Two years ago, during this hour, I was having contractions.
Big ones. Doctors and nurses were in and out, checking the magnesium drip I was being given to try and stop the contractions. The big ones.
I was in labor at 28 weeks, not ready to be a mom. Worry and fear are weak adjectives to describe what I was feeling. Would they survive this early? If they did, what kind of health problems would result from being born 3 months early? Three months early. If I wasn't trying to focus and breath through those stupid contractions, I would've been sobbing.
Because if they did survive, and were healthy, what about my own shortcomings and inexperience? I was just supposed to raise three kids the same age at the same time with no prior experience? It felt like a major mistake was made in the admin department of heaven somewhere. Me?!? Mom to triplets?!?

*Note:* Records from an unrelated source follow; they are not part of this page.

## src/rtl/mips_pkg.sv

```systemverilog
// Shared MIPS core definitions.
// Datapath width, fetch bubble word, IF/ID entry layout.
package mips_pkg;

  localparam int unsigned XLEN = 32;

  localparam logic [XLEN-1:0] NOP_WORD = 32'h0000_0000;

  typedef struct packed {
    logic [XLEN-1:0] instruction;
    logic [XLEN-1:0] nextpc;
  } if_id_entry_t;

endpackage

```

## src/rtl/if_id_buffer.sv

```systemverilog
// IF/ID pipeline buffer: in-order circular queue
// between fetch and decode with registered stall.
module if_id_buffer
  import mips_pkg::*;
#(
  parameter int unsigned     XLEN_P   = mips_pkg::XLEN,
  parameter int unsigned     DEPTH    = 2,
  parameter logic [XLEN_P-1:0] NOP_W  = mips_pkg::NOP_WORD,
  localparam int unsigned    PW       = $clog2(DEPTH),
  localparam int unsigned    CW       = $clog2(DEPTH) + 1
) (
  input  logic              clk,
  input  logic              rst,
  input  logic [XLEN_P-1:0] f_instruction,
  input  logic [XLEN_P-1:0] f_nextpc,
  input  logic              f_hit,
  input  logic              flush,
  output logic              f_stall,
  output logic [XLEN_P-1:0] d_instruction,
  output logic [XLEN_P-1:0] d_nextpc,
  output logic              d_valid,
  input  logic              d_ready,
  output logic [CW-1:0]     count
);

  localparam logic [CW-1:0] FULL = CW'(DEPTH);

  logic [XLEN_P-1:0] ins_q [DEPTH];
  logic [XLEN_P-1:0] npc_q [DEPTH];

  logic [PW-1:0] wptr_q, wptr_d;
  logic [PW-1:0] rptr_q, rptr_d;
  logic [CW-1:0] count_q, count_d;
  logic          stall_q, stall_d;

  logic push;
  logic pop;
  logic nonempty;

  assign nonempty = (count_q != '0);

  // Handshake decisions; full blocks push even when a pop coincides.
  always_comb begin
    push = f_hit && (count_q != FULL) && !flush;
    pop  = nonempty && d_ready && !flush;
  end

  // Next-state for pointers, occupancy and stall.
  always_comb begin
    wptr_d  = wptr_q;
    rptr_d  = rptr_q;
    count_d = count_q;
    if (flush) begin
      wptr_d  = '0;
      rptr_d  = '0;
      count_d = '0;
    end else begin
      if (push) wptr_d = wptr_q + 1'b1;
      if (pop)  rptr_d = rptr_q + 1'b1;
      count_d = count_q + {{(CW-1){1'b0}}, push}
                        - {{(CW-1){1'b0}}, pop};
    end
    stall_d = (count_d == FULL);
  end

  // Control state register; reset wins over flush and traffic.
  always_ff @(posedge clk) begin
    if (rst) begin
      wptr_q  <= '0;
      rptr_q  <= '0;
      count_q <= '0;
      stall_q <= 1'b0;
    end else begin
      wptr_q  <= wptr_d;
      rptr_q  <= rptr_d;
      count_q <= count_d;
      stall_q <= stall_d;
    end
  end

  // Entry storage; plain flops, no reset needed.
  always_ff @(posedge clk) begin
    if (!rst && push) begin
      ins_q[wptr_q] <= f_instruction;
      npc_q[wptr_q] <= f_nextpc;
    end
  end

  // Decode-side view, driven from registers only.
  always_comb begin
    d_valid       = nonempty;
    d_instruction = NOP_W;
    d_nextpc      = '0;
    if (nonempty) begin
      d_instruction = ins_q[rptr_q];
      d_nextpc      = npc_q[rptr_q];
    end
  end

  assign f_stall = stall_q;
  assign count   = count_q;

endmodule

```

## config.mk

```make
export PLATFORM = sky130hd
export DESIGN_NAME = if_id_buffer
export DESIGN_NICKNAME = d
export VERILOG_FILES = /design/src/rtl/mips_pkg.sv /design/src/rtl/if_id_buffer.sv
export SDC_FILE = /design/constraint.sdc
export NUM_CORES = 1
export LEC_CHECK = 0
export ABC_AREA = 1
export CORE_ASPECT_RATIO = 2
export CORE_UTILIZATION = 56
export DETAILED_ROUTE_END_ITERATION = 10
export DONT_BUFFER_PORTS = 1
export PLACE_DENSITY = 0.79
export SETUP_SLACK_MARGIN = 0.02
export SLEW_MARGIN = 0
export SYNTH_ARGS = -nofsm -noshare
export SYNTH_HDL_FRONTEND = slang
export SYNTH_SLANG_ARGS = --single-unit
```

## constraint.sdc

```tcl
create_clock -name clk -period 5.8 [get_ports clk]
set_clock_uncertainty 0.2 [all_clocks]
set_input_delay 0.58 -clock clk [delete_from_list [all_inputs] [get_ports clk]]
set_output_delay 0.58 -clock clk [all_outputs]
set_load 0.01 [all_outputs]
```

---- Word-level counts from Yosys, hierarchy flattened ----
Memories as Yosys holds them, arrays and structs flattened. A register that Yosys moved wholly into a read port is not among the register bits.
Cells that the tools add are included.
storage, ports and cells
  register bits ........................... 5
  bits in writable memories ............... 128
  bits of input ports ..................... 69
  output and inout port bits .............. 68
  word-level logic and storage cells ...... 30
  memories kept ........................... 2
memories
  name   depth  bits a word  read ports  clocked after memory_dff  write ports  line                text
  ins_q  2      32           1           1                         1            if_id_buffer.sv:28  logic [XLEN_P-1:0] ins_q [DEPTH];
  npc_q  2      32           1           1                         1            if_id_buffer.sv:29  logic [XLEN_P-1:0] npc_q [DEPTH];
cells by class
  $add $sub $neg .......................... 4
  equality and inequality tests ........... 2
  multiplexer cells ....................... 9
  reduce and logical (&&, ||, !) cells .... 9
operators by type and width
  kind                                         number
  32-bit two-way mux                           2
  1-bit two-way mux                            6
  1-bit logical AND                            5
  1-bit adder, second input constant           2
  2-bit by 1-bit adder with 2-bit output       1
  2-bit equality test, second input constant   1
  1-bit zero test                              2
  2-bit two-way mux                            1
  2-bit != test, second input constant         1
  2-bit nonzero test                           1
  2-bit OR reduction                           1
  2-bit by 1-bit subtractor with 2-bit output  1

---- Depth between registers and ports, before layout ----
Gate-level depths: netlist of run 1.
  depth after elaboration ................. 7
  depth in mapped cells ................... 12
  depth with buffers taken out ............ 12

---- Worst setup path before layout of run 1 ----
OpenSTA, ideal clock, no wires.
  path kind ............................... in2reg
  start point ............................. in flush
  end point ............................... mem ins_q[0][0] (netlist name) (enable)
  library setup time ...................... 0.565 ns
  data arrival time ....................... 5.251 ns
  data required time ...................... 5.035 ns
  slack ................................... -0.216 ns
  cell stages on the path ................. 3
  path buffers ............................ 0
  cell sequence ........................... nor2_1 > inv_1 > nor3_1
on the way
  word-level cells in the longest chain between the ends .. 5
ends and longest elaborated chain
  item                                     line                text
  start: declaration                       if_id_buffer.sv:17  input logic flush,
  1-bit zero test                          if_id_buffer.sv:44  push = f_hit && (count_q != FULL) && !flush;
  1-bit logical AND                        if_id_buffer.sv:44
  1-bit logical AND                        if_id_buffer.sv:83  if (!rst && push) begin
  1-bit two-way mux                        if_id_buffer.sv:83
  1-bit two-way mux (not written as such)  if_id_buffer.sv:84  ins_q[wptr_q] <= f_instruction;
  end: declaration                         if_id_buffer.sv:28
No other way between the ends.

==> out/metrics.yaml, run 1 <==
outcome: "finished clean"
drive_gt1_share_pct: 13.25
ys_types: 15
clk_pin_slew_worst_paths_ns: 0.06
fin_ws_ns: 2.294
synth_cells: 385
antenna_cells: 0
grt_overflow: 0
dp_hpwl_um: 5963
synth_seq_cells: 134
dr.pass1.iters: 4
synth_area_leaders: "edfxtp_1, nand2_1, a21oi_1, buf_6, a21oi_2"
drt-initial-drc-count: 230
fmax_mhz: 285.2
numClockSinks: 134
crit_type: "flop to output pin"
dr_total_vias: 2865
finalCriticalPeriod_ns: 3.506
dp_cells: 470
rrSetupSlack_ns: 3.30
maxSlewHeadroom_pct: 19.32
finalPower_mw: 2.188
mostFrequentLayoutCells: "nand2_1, edfxtp_1, a21oi_1, a21oi_2, clkbuf_16"
pwr_density_cell_mw_per_mm2: 379.3
initial_utilization_pct: 57.60
p_leak_nw: 1.991
cap_violations: 0
first_global_vias: 2964
hold_violations: 0
die-area_sq_mm: 0.009682
setup-tns-final_ns: 0
worstPathMaxFanout: 65
utilization_pct: 64.00
clock_latency_ns: 0.40
place_area_sq_mm: 0.005179
yosys_warnings: 0
syn_avg_cell_area_sq_um: 13.48
grt_pass1_wl_um: 14690
via_per_inst: 5.707
fin_cells: 502
irDropWorstVdd_mv: 0.4323
cts_buffers: 17
tightest_slew_ns: 1.210
setup_viol: 0
netlist_area_sq_mm: 0.005191
whs_ns: 0.06838
end_kind: "output pin"
core_sq_mm: 0.009012
reg2reg_from: "count[0]"
die_x_um: 70.08
cp-start-kind: "flop"
worstPathArrival_ns: 2.73
grt_max_degree: 66
maxSlewViolCount: 0
crit_path_end: "d_instruction[19]"
reg2reg_depth: 5
crit_slowest_cell: "dfxtp_2"
reg2reg_to: "npc_q[1][1]"
synthToLayoutAreaGrowth_pct: 11.11
fin_nets: 458
cts_buffer_depth: 2
ys_seq_area_share_pct: 76.36
cts-htree-levels: 4
mostFrequentLayoutCell: "nand2_1"
path_cells: "inv_2 > nand2_1 > a21oi_1"
synthesis.nets: 456
antenna_found_initial: 0
row_count: 49
crit_path_max_incr_delay_ns: 1.13
final_area_sq_mm: 0.005768
yosysTopAreaCellShare_pct: 74.04
io_pins: 137
drc_errors: 0
port_buffers: 0
cts_resized: 0
wl_per_cell_um: 18.87
hold_buffers: 0
post_cts_buffers: 0
hp-class: "input pin to flop"
synth_top_cell_by_area: "edfxtp_1"
routed_wl_um: 9474
die_h_um: 138.2
cts_tree: "done"
rsz0062_at_grt: "no"
cts_root_buffer: "clkbuf_16"
grtUsageTotal_pct: 20.62
place_ws_ns: 2.664
min_period_over_period_pct: 60.44
required_ns: 5.02
drtAntennaViolNets: 0
place_congestion: 0.8063
==> sequential cells by signal, summed over array words and instances (netlist names), named ones only <==
| name | flops |
|---|---|
| ins_q | 64 |
| npc_q | 64 |
| count | 2 |
| f_stall | 1 |
| rptr_q | 1 |
| wptr_q | 1 |
==> synth_stat cells <==
master / count
buf_2: 6
inv_1: 10
a21oi_1: 48
a21oi_2: 17
nor2_1: 11
nor2_2: 1
dfxtp_1: 6
inv_2: 1
nand2_1: 136
or2_1: 1
ha_1: 2
edfxtp_1: 128
buf_6: 14
nand3_1: 3
nor3_1: 1
==> cell type report <==
class / instances / area, sq um
fill: 674 / 3244
timing repair buffer: 3 / 22.52
tap: 102 / 127.6
inverter: 11 / 41.29
sequential: 134 / 3965
clock buffer: 19 / 432.9
multi-input combinational: 220 / 1022
clock inverter: 13 / 156.4
==> how the worst min path moves through the flow <==
| stage | from | end | cells past startpoint | slack, ns |
|---|---|---|---|---|
| after floorplan | rptr_q | flop | 2 | 0.26 |
| after global placement | rptr_q | rptr_q | 2 | 0.29 |
| after detailed placement | rptr_q | flop | 2 | 0.30 |
| after CTS | f_nextpc[2] | npc_q[0][2] | 0 | 0.06 |
| after global routing | f_nextpc[2] | npc_q[0][2] | 0 | 0.05 |
| final | f_nextpc[29] | npc_q[0][29] | 0 | 0.07 |
==> kinds of logic after synthesis <==
family	share of synthesized area, %
simple gates	11.26
flops	76.36
compound gates	7.496
buf+inv	4.411
fa+ha+maj	0.4820
==> where the power goes <==
group | internal, mW | total [mW] | switching [mW]
registers | 1.08 | 1.09 | 0.00771
logic | 0.0124 | 0.0566 | 0.0442
clock network | 0.673 | 1.04 | 0.369
==> layer usage <==
metal | share of wire (%) | global-route usage, %
met4 | 5.1 | 14.53
met3 | 8.4 | 8.819
met5 | 0 | 0
met1 | 34 | 20.59
met2 | 53 | 33.76
==> worst max-delay path: cells and delay by family (launching register included) <==
family	cells	cell delay, ns
and+or+nand+nor	1	0.23
DFF	1	1.13
AOI/OAI and AO/OA	1	0.15
buffers and inverters	1	0.77
No activity file was read; power rests on OpenSTA's default activity.
==> inputs of run 2 (changes only) <==
clock period = 3.2 ns   (was 5.8 ns; I/O delays follow)
==> out/metrics.yaml, run 2 (same netlist as run 1, synthesis figures left out) <==
outcome: "finished clean"
fmax_mhz: 402.7
clkPwrFrac_pct: 46.7
cp-start-kind: "flop"
cap_violations: 0
cts_buffer_depth: 2
grtUsageTotal_pct: 22.34
combPwrFrac_pct: 4.7
maxSlewHeadroom_pct: 47.21
intPower_mw: 3.251
ff_latch_area_sq_mm: 0.003965
io_pins: 137
drc_errors: 0
routed_wl_um: 10530
clk_pin_slew_worst_paths_ns: 0.05
dp_cells: 473
dr.pass1.iters: 4
port_buffers: 0
path_cells: "inv_2 > buf_4 > nand2_1 > a21oi_1"
place_area_sq_mm: 0.005214
numClockSinks: 134
mostFrequentLayoutCell: "nand2_1"
die_h_um: 138.2
mostFrequentLayoutCells: "nand2_1, edfxtp_1, dlygate4sd3_1, a21oi_1"
setup_viol: 0
cp_num_buf_inv: 2
clock_latency_ns: 0.40
row_count: 49
fin_cells: 575
pwr_density_cell_mw_per_mm2: 623.9
multi_input_area_sq_mm: 0.001022
first_global_vias: 3260
drtAntennaViolNets: 0
dp_hpwl_um: 5854
cts_resized: 0
die_x_um: 70.08
fin_nets: 530
irDropWorstVdd_mv: 0.6668
cts-htree-levels: 4
cts_tree: "done"
via_per_inst: 5.487
maxSlewViolCount: 0
p_switching_mw: 0.8002
fin_ws_ns: 0.7170
antenna_found_initial: 1
cts_root_buffer: "clkbuf_16"
critPathTopFamily: "buffers and inverters"
worstPathArrival_ns: 1.96
finalPower_mw: 4.051
grt_overflow: 0
core_sq_mm: 0.009012
grt_max_degree: 65
dr_total_vias: 3155
drt-initial-drc-count: 175
final_area_sq_mm: 0.006494
hp-class: "input pin to flop"
rsz0062_at_grt: "no"
min_period_over_period_pct: 77.59
crit_type: "flop to output pin"
grt_pass1_wl_um: 15830
post_cts_buffers: 0
whs_ns: 0.02563
wl_per_cell_um: 18.32
worstPathMaxFanout: 46
nFillCells: 556
finalCriticalPeriod_ns: 2.483
hold_violations: 0
p_leak_nw: 2.306
tightest_slew_ns: 0.7918
place_congestion: 0.7440
switching_share_pct: 19.75
required_ns: 2.68
die-area_sq_mm: 0.009682
cts_buffers: 17
pwr-share-seq_pct: 48.6
utilization_pct: 72.05
end_kind: "output pin"
crit_slowest_cell: "buf_4"
initial_utilization_pct: 57.60
drive_gt1_share_pct: 12.08
setup-tns-final_ns: 0
synthToLayoutAreaGrowth_pct: 25.09
place_ws_ns: 0.9651
crit_path_max_incr_delay_ns: 0.50
run 2: cell types whose count changed in the layout (fill, tap and decap cells not counted):
cell	delta
diode_2	+1
clkinv_2	+2
clkinv_1	+1
clkinv_4	-1
dlygate4sd3_1	+69
buf_4	+2
clkbuf_1	-2
buf_12	+1
run 2: cell type report:
type,count,area share (%)
inverters,11,0.6358
clock buffers,17,6.551
repair buffers,75,11.52
clock inverters,15,2.486
well taps,102,1.965
flip-flops and latches,134,61.06
diodes,1,0.03854
multi-input cells,220,15.74
run 2: worst paths after layout:
path | start | to | slack [ns] | depth (start not counted)
max | flop | d_nextpc[25] | 0.72 | 4
min | flush | count[0] | 0.03 | 3
max reg2reg | count[0] | f_stall | 0.96 | 11
min reg2reg | rptr_q | flop | 0.40 | 3
run 2: per-layer routing:
layer  track usage, %  vias up  routed length [um]
li1                 -     1491                   -
met3            6.487       29                 604
met4            14.63        0                 437
met5                0        -                   0
met1            20.80     1497                3511
met2            40.69      138                5980
run 2: what timing repair did:
item,in CTS,in global routing
hold buffers,69,0
endpoints found under the hold margin,133,0
endpoints found under the setup margin,0,0
run 2: tightest hold or removal path: cells and delay by family:
family	cells	cell delay (ns)
simple gates	2	0.10
buf+inv	1	0.17
run 2: power by group through the flow:
stage	clock [mW]	combinational [mW]	sequential, mW
CTS	1.91	0.189	1.97
finish	1.89	0.190	1.97
global placement	0	0.106	2.00
detailed placement	0	0.110	2.01
global route	2.00	0.205	1.97
floorplan	0	0.0960	2.00
==> inputs of run 3 (changes only) <==
CORE_UTILIZATION = 62   (was 56)
PLACE_DENSITY = 0.83   (was 0.79)
clock period = 2.5 ns   (was 3.2 ns; I/O delays follow)
==> out/metrics.yaml, run 3 (same netlist as run 1, synthesis figures left out) <==
grt_overflow: 0
whs_path_depth: 6
finalCriticalPeriod_ns: 2.453
fmax_mhz: 407.7
finalPower_mw: 5.051
place_congestion: 0.7066
drive_gt1_share_pct: 12.10
p_leak_nw: 2.295
grt_pass1_wl_um: 16590
post_cts_buffers: 0
required_ns: 2.37
core_sq_mm: 0.008000
cp-start-kind: "input pin"
initial_utilization_pct: 64.89
die_h_um: 131.4
crit_path_max_incr_delay_ns: 0.63
maxSlewHeadroom_pct: 48.26
row_count: 46
cap_violations: 0
dr.pass1.iters: 8
cp_num_buf_inv: 4
crit_type: "input pin to flop"
via_per_inst: 5.687
clk_pin_slew_worst_paths_ns: 0.05
hp-class: "input pin to flop"
fin_nets: 530
cts_root_buffer: "clkbuf_16"
mostFrequentLayoutCells: "nand2_1, edfxtp_1, dlygate4sd3_1, a21oi_1"
io_pins: 137
worstPathArrival_ns: 2.32
worstPathMaxFanout: 64
cp.depth: 6
numClockSinks: 134
irDropWorstVdd_mv: 0.6505
whs_ns: 0.2356
ff_latch_area_sq_mm: 0.003968
hold_violations: 0
crit_slowest_cell: "dlygate4sd3_1"
drtAntennaViolNets: 0
setup_viol: 0
nFillCells: 422
grtUsageTotal_pct: 26.70
die-area_sq_mm: 0.008765
path_cells: "dlygate4sd3_1 > nor2_1 > dlygate4sd3_1 > inv_1 > nor3_4 > buf_12"
hold_buffers: 69
grt_max_degree: 65
critPathTopFamily: "buffers and inverters"
cts_resized: 0
outcome: "finished clean"
crit_top_cell: "dlygate4sd3_1"
routed_wl_um: 11120
dp_cells: 467
rsz0062_at_grt: "no"
cts_buffers: 17
drt-initial-drc-count: 224
min_period_over_period_pct: 98.11
fin_cells: 568
tightest_slew_ns: 0.7761
reg2reg_depth: 11
clock_latency_ns: 0.40
wl_per_cell_um: 19.58
dp_hpwl_um: 5577
antenna_found_initial: 0
maxSlewViolCount: 0
cts_buffer_depth: 2
die_x_um: 66.70
synthToLayoutAreaGrowth_pct: 24.66
pwr_density_cell_mw_per_mm2: 780.6
mostFrequentLayoutCell: "nand2_1"
multi_input_area_sq_mm: 0.001022
dr_total_vias: 3230
port_buffers: 0
first_global_vias: 3280
drc_errors: 0
setup-tns-final_ns: 0
cts_tree: "done"
utilization_pct: 80.89
cts-htree-levels: 4
end_kind: "flop"
run 3: cell count changes in the layout (fill, tap and decap cells not counted), sizes merged:
cell      previous run  this run
bufinv               3         2
clkbuf              17        18
clkinv               8         9
clkinvlp             3         2
inv                 12        11
run 3: per-layer routing:
metal  part of all wire, %  track usage, %  vias up
li1                      -               -     1490
met1                    34           28.97     1565
met2                    56           46.07      148
met3                   6.3           7.205       27
met4                   3.0           13.00        0
met5                     0               0        -
run 3: final cells by class:
class / instances / area share [%]
diodes: 1 / 0.03867
clock buffers: 18 / 6.632
clock inverters: 13 / 1.779
inverters: 11 / 0.6381
multi-input cells: 220 / 15.80
flip-flops and latches: 134 / 61.31
well taps: 96 / 1.856
repair buffers: 75 / 11.95
run 3: worst paths after layout:
path | slack, ns | from | to
min | 0.24 | flush | count[1]
max reg2reg | 0.32 | count[0] | f_stall
max | 0.05 | rst | npc_q[0][3]
min reg2reg | 0.36 | rptr_q | flop
run 3: worst reg2reg max path, cell delays in order, from the launching register on:
cell     delay (ns)
dfxtp_2        0.41
nor2_1         0.08
nor2_1         0.20
inv_1          0.13
or2_1          0.24
ha_1           0.30
inv_1          0.08
ha_1           0.18
inv_1          0.05
nand2_1        0.07
nand3_1        0.09
nor2_1         0.09
run 3: stage by stage:
stage	setup WS (ns)	cell area [sq um]
6_report	0.04729	6471
5_1_grt	0.02854	6469
4_1_cts	0.1402	6469
3_5_place_dp	0.4347	5234
3_3_place_gp	0.5892	5234
2_1_floorplan	-0.3005	5213
run 3: where the power goes:
group	switching, mW	internal (mW)
sequential	0.0156	2.51
clock	0.842	1.43
combinational	0.146	0.104
total	1.00	4.05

But they did come. My little 28 weekers, just over 2lbs. My worst fears were never realized. Only the secondary, minor ones. Because we all eventually came home from that hospital, healthy. But the inexperienced mom part is still a reality.
But I work through that with lots of prayer, a few cry sessions from time to time and frequent treats from an understanding spouse. The same guy who was with me with every contraction. The one who fills in the holes when mom just has nothing left. We all adore him.
My little ones are all sleeping now, on the eve of their 2nd birthday. My healthy, happy, busy toddlers. Those worries of sick preemies seem so distant compared to what kind of shenanigans they are up to now. I'm exhausted at the end of every day.
And I couldn't be happier about it. Or more grateful.
Happy Birthday little miracles. Mommy loves you.